Lipstick on a Recycled Pig [1] In Part 1 of this series [2], we discussed how the financial crisis came about. This discussion was very U.S.-centric, but it was a summation of a holiday dinner conversation I had to try and explain the crisis to someone on Main Street. What follows is a more expansive answer to how the crisis came about and what is being done.

Recycling Trash Assets and Pigs With Lipstick

Solutions from global policymakers for the financial crisis have been attempts to put the lipstick back on the pig of trash assets. This does not solve our problems because what is needed is wholesale recycling of the system, not just prettying things up.

I. The crisis to date

Here is a brief, biased history of actions in global finance and results so far:

U.S. The treasury and Fed correctly see part of the problem as a breakdown in credit, however, they mistake the symptom for the cause. Bailouts have been attempts to boost liquidity [3] and stimulate lending, they haven’t worked because the problem is a solvency crisis (Bank A doesn’t know what credit problems Bank B may have, so it won’t lend no matter how much cash it has).

England. Gordon Brown was ahead of Washington in large bank bailouts and restoring solvency, though this has been at the expense of the British Pound and possibly Britain’s sovereign credit rating [4].

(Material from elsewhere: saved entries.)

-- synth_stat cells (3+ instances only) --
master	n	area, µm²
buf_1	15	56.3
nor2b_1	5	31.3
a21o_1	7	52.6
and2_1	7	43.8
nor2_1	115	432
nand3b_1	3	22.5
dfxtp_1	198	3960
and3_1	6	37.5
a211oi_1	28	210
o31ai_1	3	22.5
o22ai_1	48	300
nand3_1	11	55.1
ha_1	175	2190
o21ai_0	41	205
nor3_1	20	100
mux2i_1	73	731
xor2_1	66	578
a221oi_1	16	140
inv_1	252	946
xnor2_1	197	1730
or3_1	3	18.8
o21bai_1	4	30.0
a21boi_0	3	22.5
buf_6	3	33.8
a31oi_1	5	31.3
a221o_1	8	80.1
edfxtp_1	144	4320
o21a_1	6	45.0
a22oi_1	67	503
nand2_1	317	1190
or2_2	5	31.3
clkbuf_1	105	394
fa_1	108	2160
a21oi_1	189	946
**src/rtl/rhh_pkg.sv**
```systemverilog
// shared types and constants for the heading hold motor mixer
package rhh_pkg;

   // field widths
   localparam int unsigned PULSE_W = 12;
   localparam int unsigned ANGLE_W = 9;
   localparam int unsigned GAIN_W  = 7;
   localparam int unsigned BAND_W  = 9;
   localparam int unsigned PWM_W   = 11;

   // configuration port
   localparam int unsigned CSR_IDX_W  = 1;
   localparam int unsigned CSR_DATA_W = 9;
   localparam logic [CSR_IDX_W-1:0] CSR_STEER_GAIN      = 1'd0;
   localparam logic [CSR_IDX_W-1:0] CSR_CENTER_DEADBAND = 1'd1;
   localparam logic [GAIN_W-1:0]    STEER_GAIN_RESET    = 7'd15;
   localparam logic [BAND_W-1:0]    DEADBAND_RESET      = 9'd30;

   // stick gesture and switch thresholds
   localparam logic [PULSE_W-1:0] ARM_ROLL_MIN    = 12'd1800;
   localparam logic [PULSE_W-1:0] ARM_YAW_MAX     = 12'd1150;
   localparam logic [PULSE_W-1:0] DISARM_ROLL_MIN = 12'd1950;
   localparam logic [PULSE_W-1:0] DISARM_YAW_MAX  = 12'd1050;
   localparam logic [PULSE_W-1:0] HOLD_ON_PITCH   = 12'd1930;
   localparam logic [PULSE_W-1:0] HOLD_OFF_PITCH  = 12'd1070;

   // mixing constants
   localparam logic signed [12:0] PULSE_CENTER = 13'sd1500;
   localparam logic signed [9:0]  HALF_TURN    = 10'sd180;
   localparam logic signed [9:0]  FULL_TURN    = 10'sd360;
   localparam logic signed [17:0] DRIVE_LIMIT  = 18'sd500;
   localparam logic [PWM_W-1:0]   PWM_IDLE     = 11'd1000;

   // one input word
   typedef struct packed {
      logic [PULSE_W-1:0]        rc_roll;
      logic [PULSE_W-1:0]        rc_yaw;
      logic [PULSE_W-1:0]        pitch_pulse;
      logic [PULSE_W-1:0]        throttle_pulse;
      logic signed [ANGLE_W-1:0] yaw_angle;
   } req_word_type;

   // one result word
   typedef struct packed {
      logic             armed;
      logic             hold_active;
      logic             left_reverse;
      logic [PWM_W-1:0] left_pwm;
      logic             right_reverse;
      logic [PWM_W-1:0] right_pwm;
   } rsp_word_type;

   // control state carried from tick to tick
   typedef struct packed {
      logic                      armed;
      logic                      hold;
      logic signed [ANGLE_W-1:0] held_heading;
   } ctl_state_type;

endpackage

```
**src/rtl/rhh_if.sv**
```systemverilog
// valid/ready channel interfaces for request and response words
interface rhh_req_if;
   logic                               valid;
   logic                               ready;
   logic [rhh_pkg::PULSE_W-1:0]        rc_roll;
   logic [rhh_pkg::PULSE_W-1:0]        rc_yaw;
   logic [rhh_pkg::PULSE_W-1:0]        pitch_pulse;
   logic [rhh_pkg::PULSE_W-1:0]        throttle_pulse;
   logic signed [rhh_pkg::ANGLE_W-1:0] yaw_angle;

   modport source (output valid, rc_roll, rc_yaw, pitch_pulse, throttle_pulse, yaw_angle,
                   input ready);
   modport sink   (input valid, rc_roll, rc_yaw, pitch_pulse, throttle_pulse, yaw_angle,
                   output ready);
endinterface

interface rhh_rsp_if;
   logic                        valid;
   logic                        ready;
   logic                        armed;
   logic                        hold_active;
   logic                        left_reverse;
   logic [rhh_pkg::PWM_W-1:0]   left_pwm;
   logic                        right_reverse;
   logic [rhh_pkg::PWM_W-1:0]   right_pwm;

   modport source (output valid, armed, hold_active, left_reverse, left_pwm,
                   right_reverse, right_pwm, input ready);
   modport sink   (input valid, armed, hold_active, left_reverse, left_pwm,
                   right_reverse, right_pwm, output ready);
endinterface

```
**src/rtl/rhh_mixer.sv**
```systemverilog
// arm logic, heading hold and differential mix for one tick
module rhh_mixer (
   input  rhh_pkg::req_word_type          word,
   input  rhh_pkg::ctl_state_type         state,
   input  logic [rhh_pkg::GAIN_W-1:0]     steer_gain,
   input  logic [rhh_pkg::BAND_W-1:0]     center_deadband,
   output rhh_pkg::ctl_state_type         state_next,
   output rhh_pkg::rsp_word_type          result
);

   logic                 arm_gesture;
   logic                 disarm_gesture;
   logic                 armed_mid;
   logic                 armed_out;
   logic                 hold_mid;
   logic signed [8:0]    held_mid;
   logic signed [12:0]   roll_dev;
   logic [11:0]          roll_mag;
   logic                 centered;
   logic signed [9:0]    err_raw;
   logic signed [9:0]    err;
   logic signed [16:0]   correction;
   logic signed [16:0]   steer_dev;
   logic signed [16:0]   half;
   logic signed [17:0]   thr_dev;
   logic signed [17:0]   left_raw;
   logic signed [17:0]   right_raw;
   logic signed [17:0]   left_cl;
   logic signed [17:0]   right_cl;
   logic [8:0]           left_mag;
   logic [8:0]           right_mag;

   // arm and disarm gestures
   always_comb begin
      arm_gesture    = (word.rc_roll > rhh_pkg::ARM_ROLL_MIN) &&
                       (word.rc_yaw < rhh_pkg::ARM_YAW_MAX);
      disarm_gesture = (word.rc_roll > rhh_pkg::DISARM_ROLL_MIN) &&
                       (word.rc_yaw < rhh_pkg::DISARM_YAW_MAX);
      armed_mid      = state.armed | arm_gesture;
      armed_out      = armed_mid & ~disarm_gesture;
   end

   // hold switch on the pitch stick
   always_comb begin
      hold_mid = state.hold;
      held_mid = state.held_heading;
      if (armed_mid) begin
         priority if (word.pitch_pulse >= rhh_pkg::HOLD_ON_PITCH) begin
            hold_mid = 1'b1;
            held_mid = word.yaw_angle;
         end else if (word.pitch_pulse < rhh_pkg::HOLD_OFF_PITCH) begin
            hold_mid = 1'b0;
         end else begin
            hold_mid = state.hold;
         end
      end
   end

   // roll centering test
   always_comb begin
      roll_dev = $signed({1'b0, word.rc_roll}) - rhh_pkg::PULSE_CENTER;
      roll_mag = roll_dev[12] ? 12'(-roll_dev) : roll_dev[11:0];
      centered = roll_mag < {3'b000, center_deadband};
   end

   // wrapped heading error times gain
   always_comb begin
      err_raw = 10'(held_mid) - 10'(word.yaw_angle);
      priority if (err_raw > rhh_pkg::HALF_TURN) begin
         err = err_raw - rhh_pkg::FULL_TURN;
      end else if (err_raw < -rhh_pkg::HALF_TURN) begin
         err = err_raw + rhh_pkg::FULL_TURN;
      end else begin
         err = err_raw;
      end
      correction = $signed({10'd0, steer_gain}) * $signed({{7{err[9]}}, err});
   end

   // steering source and next control state
   always_comb begin
      state_next.armed        = armed_out;
      state_next.hold         = hold_mid;
      state_next.held_heading = held_mid;
      steer_dev               = 17'(roll_dev);
      if (armed_mid && hold_mid) begin
         if (centered) begin
            steer_dev = correction;
         end else begin
            state_next.held_heading = word.yaw_angle;
         end
      end
   end

   // halve toward zero, mix and clamp
   always_comb begin
      half      = (steer_dev + $signed({16'd0, steer_dev[16]})) >>> 1;
      thr_dev   = 18'($signed({1'b0, word.throttle_pulse}) - rhh_pkg::PULSE_CENTER);
      left_raw  = thr_dev + 18'(half);
      right_raw = thr_dev - 18'(half);
      priority if (left_raw > rhh_pkg::DRIVE_LIMIT) begin
         left_cl = rhh_pkg::DRIVE_LIMIT;
      end else if (left_raw < -rhh_pkg::DRIVE_LIMIT) begin
         left_cl = -rhh_pkg::DRIVE_LIMIT;
      end else begin
         left_cl = left_raw;
      end
      priority if (right_raw > rhh_pkg::DRIVE_LIMIT) begin
         right_cl = rhh_pkg::DRIVE_LIMIT;
      end else if (right_raw < -rhh_pkg::DRIVE_LIMIT) begin
         right_cl = -rhh_pkg::DRIVE_LIMIT;
      end else begin
         right_cl = right_raw;
      end
      left_mag  = left_cl[17]  ? 9'(-left_cl)  : left_cl[8:0];
      right_mag = right_cl[17] ? 9'(-right_cl) : right_cl[8:0];
   end

   // output word, idle drive when disarmed
   always_comb begin
      result.armed       = armed_out;
      result.hold_active = hold_mid;
      if (armed_out) begin
         result.left_reverse  = left_cl[17];
         result.left_pwm      = rhh_pkg::PWM_IDLE + {1'b0, left_mag, 1'b0};
         result.right_reverse = right_cl[17];
         result.right_pwm     = rhh_pkg::PWM_IDLE + {1'b0, right_mag, 1'b0};
      end else begin
         result.left_reverse  = 1'b0;
         result.left_pwm      = rhh_pkg::PWM_IDLE;
         result.right_reverse = 1'b0;
         result.right_pwm     = rhh_pkg::PWM_IDLE;
      end
   end

endmodule

```
**src/rtl/rover_heading_hold_motor_mixer.sv**
```systemverilog
// top level: input register, mixer, state and result register
//
// Differential drive mixer with heading hold. One request word per control
// tick carries the four RC pulse widths and the measured yaw angle; one
// response word comes back per request with the armed and hold flags and a
// direction bit and PWM value for the left and right motor pairs.
// The csr port writes steer_gain (index 0) and center_deadband (index 1)
// on any clock with csr_write_en high; write them only while no word is
// in flight.
// A request word is captured in the input register, the mixer works on it
// and the result is captured in the output register, where rsp_if.valid
// shows it. Throughput is one word per cycle while the receiver keeps up;
// the arm, hold and held heading state updates as a word moves from the
// input register to the output register, so the next word sees it at once.
// Reset disarms, clears hold, zeroes the held heading, loads the register
// defaults (gain 15, deadband 30) and empties both registers.
// When the receiver stalls the result holds in the output register, the
// input register still takes one more word, and req_if.ready then drops
// until the output register frees up.
module rover_heading_hold_motor_mixer (
   input  logic                              clock,
   input  logic                              reset,
   rhh_req_if.sink                           req_if,
   rhh_rsp_if.source                         rsp_if,
   input  logic                              csr_write_en,
   input  logic [rhh_pkg::CSR_IDX_W-1:0]     csr_index,
   input  logic [rhh_pkg::CSR_DATA_W-1:0]    csr_wdata
);

   logic                          s1_valid_ff;
   logic                          s1_valid_in;
   rhh_pkg::req_word_type         s1_word_ff;
   rhh_pkg::req_word_type         req_word;
   logic                          out_valid_ff;
   logic                          out_valid_in;
   rhh_pkg::rsp_word_type         out_word_ff;
   rhh_pkg::rsp_word_type         mix_word;
   rhh_pkg::ctl_state_type        state_ff;
   rhh_pkg::ctl_state_type        state_in;
   logic [rhh_pkg::GAIN_W-1:0]    steer_gain_ff;
   logic [rhh_pkg::BAND_W-1:0]    deadband_ff;
   logic                          out_open;
   logic                          s1_move;
   logic                          req_take;

   // handshake
   always_comb begin
      out_open     = ~out_valid_ff | rsp_if.ready;
      s1_move      = s1_valid_ff & out_open;
      req_if.ready = ~s1_valid_ff | out_open;
      req_take     = req_if.valid & req_if.ready;
      s1_valid_in  = req_take | (s1_valid_ff & ~s1_move);
      out_valid_in = out_open ? s1_valid_ff : out_valid_ff;
   end

   // gather the request word
   always_comb begin
      req_word.rc_roll        = req_if.rc_roll;
      req_word.rc_yaw         = req_if.rc_yaw;
      req_word.pitch_pulse    = req_if.pitch_pulse;
      req_word.throttle_pulse = req_if.throttle_pulse;
      req_word.yaw_angle      = req_if.yaw_angle;
   end

   rhh_mixer u_mixer (
      .word            (s1_word_ff),
      .state           (state_ff),
      .steer_gain      (steer_gain_ff),
      .center_deadband (deadband_ff),
      .state_next      (state_in),
      .result          (mix_word)
   );

   // control registers
   always_ff @(posedge clock) begin
      if (reset) begin
         s1_valid_ff  <= 1'b0;
         out_valid_ff <= 1'b0;
         state_ff     <= '0;
      end else begin
         s1_valid_ff  <= s1_valid_in;
         out_valid_ff <= out_valid_in;
         if (s1_move) begin
            state_ff <= state_in;
         end
      end
   end

   // payload registers
   always_ff @(posedge clock) begin
      if (req_take) begin
         s1_word_ff <= req_word;
      end
      if (s1_move) begin
         out_word_ff <= mix_word;
      end
   end

   // configuration registers
   always_ff @(posedge clock) begin
      if (reset) begin
         steer_gain_ff <= rhh_pkg::STEER_GAIN_RESET;
         deadband_ff   <= rhh_pkg::DEADBAND_RESET;
      end else if (csr_write_en) begin
         unique case (csr_index)
            rhh_pkg::CSR_STEER_GAIN: begin
               steer_gain_ff <= csr_wdata[rhh_pkg::GAIN_W-1:0];
            end
            rhh_pkg::CSR_CENTER_DEADBAND: begin
               deadband_ff <= csr_wdata[rhh_pkg::BAND_W-1:0];
            end
            default: begin
            end
         endcase
      end
   end

   // response port
   always_comb begin
      rsp_if.valid         = out_valid_ff;
      rsp_if.armed         = out_word_ff.armed;
      rsp_if.hold_active   = out_word_ff.hold_active;
      rsp_if.left_reverse  = out_word_ff.left_reverse;
      rsp_if.left_pwm      = out_word_ff.left_pwm;
      rsp_if.right_reverse = out_word_ff.right_reverse;
      rsp_if.right_pwm     = out_word_ff.right_pwm;
   end

endmodule

```
**src/flat_wrapper.sv**
```systemverilog
// flat-port wrapper written by rule: the top's interface ports become plain ports
module rover_heading_hold_motor_mixer_flat 
  (clock, reset, csr_write_en, csr_index, csr_wdata, req_if_valid, req_if_rc_roll, req_if_rc_yaw, req_if_pitch_pulse, req_if_throttle_pulse, req_if_yaw_angle, req_if_ready, rsp_if_valid, rsp_if_armed, rsp_if_hold_active, rsp_if_left_reverse, rsp_if_left_pwm, rsp_if_right_reverse, rsp_if_right_pwm, rsp_if_ready);
  rhh_req_if req_if_i ();
  rhh_rsp_if rsp_if_i ();
  input  logic clock;
  input  logic reset;
  input  logic csr_write_en;
  input  logic [rhh_pkg::CSR_IDX_W-1:0] csr_index;
  input  logic [rhh_pkg::CSR_DATA_W-1:0] csr_wdata;
  input wire logic [$bits(req_if_i.valid)-1:0] req_if_valid;
  input wire logic [$bits(req_if_i.rc_roll)-1:0] req_if_rc_roll;
  input wire logic [$bits(req_if_i.rc_yaw)-1:0] req_if_rc_yaw;
  input wire logic [$bits(req_if_i.pitch_pulse)-1:0] req_if_pitch_pulse;
  input wire logic [$bits(req_if_i.throttle_pulse)-1:0] req_if_throttle_pulse;
  input wire logic [$bits(req_if_i.yaw_angle)-1:0] req_if_yaw_angle;
  output wire logic [$bits(req_if_i.ready)-1:0] req_if_ready;
  output wire logic [$bits(rsp_if_i.valid)-1:0] rsp_if_valid;
  output wire logic [$bits(rsp_if_i.armed)-1:0] rsp_if_armed;
  output wire logic [$bits(rsp_if_i.hold_active)-1:0] rsp_if_hold_active;
  output wire logic [$bits(rsp_if_i.left_reverse)-1:0] rsp_if_left_reverse;
  output wire logic [$bits(rsp_if_i.left_pwm)-1:0] rsp_if_left_pwm;
  output wire logic [$bits(rsp_if_i.right_reverse)-1:0] rsp_if_right_reverse;
  output wire logic [$bits(rsp_if_i.right_pwm)-1:0] rsp_if_right_pwm;
  input wire logic [$bits(rsp_if_i.ready)-1:0] rsp_if_ready;
  assign req_if_i.valid = req_if_valid;
  assign req_if_i.rc_roll = req_if_rc_roll;
  assign req_if_i.rc_yaw = req_if_rc_yaw;
  assign req_if_i.pitch_pulse = req_if_pitch_pulse;
  assign req_if_i.throttle_pulse = req_if_throttle_pulse;
  assign req_if_i.yaw_angle = req_if_yaw_angle;
  assign req_if_ready = req_if_i.ready;
  assign rsp_if_valid = rsp_if_i.valid;
  assign rsp_if_armed = rsp_if_i.armed;
  assign rsp_if_hold_active = rsp_if_i.hold_active;
  assign rsp_if_left_reverse = rsp_if_i.left_reverse;
  assign rsp_if_left_pwm = rsp_if_i.left_pwm;
  assign rsp_if_right_reverse = rsp_if_i.right_reverse;
  assign rsp_if_right_pwm = rsp_if_i.right_pwm;
  assign rsp_if_i.ready = rsp_if_ready;
  rover_heading_hold_motor_mixer u_core (.clock(clock), .reset(reset), .req_if(req_if_i), .rsp_if(rsp_if_i), .csr_write_en(csr_write_en), .csr_index(csr_index), .csr_wdata(csr_wdata));
endmodule
```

Europe. Early and even later on in the crisis, the European Central Bank (ECB) kept interest rates high [5], practically repeating the same mistake made by the U.S. Fed in the Great Depression. Once Euro rates came down, reforms and bailouts have been an every country for itself [6] affair demonstrating that Europe is far more in need of recycling its system than other parts of the world.

China. The mistakes of allowing property and asset values to rise too far may work in China’s favor by forcing the government to compensate with domestic stimulus, creating a larger Chinese consumer economy. The Chinese consumer won’t be a factor this time, as China is export dependent, but it will next time, meaning China’s fate won’t be tied to that of the U.S. or Europe [7].

II. The three failures that led to crisis

The financial crisis occurred because of a system built on an ever crumbling foundation. That foundation is the use of credit to enable financial transactions. How we allowed the foundation of credit to go rotten was the result of three failures:

  1. The failure of imagination. While bankers and brokers were busy packaging mortgages, CDS, LBOs and the like, the excuse for allowing no-collateral, no-oversight, no due diligence credit to be extended to epic proportions was the mantra “in the long run, markets always go up.” Financial wizards failed to imagine a world in which prices could go down, though such information was readily available as in our post on Charts to Show That Markets Don’t Always Go UP! [8]
  2. The failure of leadership. The financial crisis is one of government as much as it is one of finance. First is the misalignment of interests between money and its managers (namely, allowing banks to leave the partnership model for the corporate model). This misalignment led to the culture of excessive risk taking, immunity from failure and greed by fee or bonus. Second is governments’ unwillingness to curb the excesses because of adherence to free market ideology. Sometimes intervention is necessary to protect the free market, though that seems to have been lost on the last group in charge.
  3. The failure of knowledge. We are also here because we failed to understand the deals we were transacting. Ignorance is a partner to a no-collateral credit package and a high level of ignorance had to be called upon for the credit booms of the 90s and 00s. Our predicament is also our failure to know the warning signs of past situations. Many Great Depression era professionals are gone or long retired, the youngest being in their late-80s. Fewer still are people who have seen recent crises in Russia, Ecuador or Argentina and work in the Western markets of today. See our post on Stories From a Recent Depression. [9]

III. Ending the crisis

In our next part of this series, we will discuss some ideas for getting out of the financial crisis. More importantly, we will stress why “recycling” our global financial system is a far better option than doing nothing or putting lipstick on a pig.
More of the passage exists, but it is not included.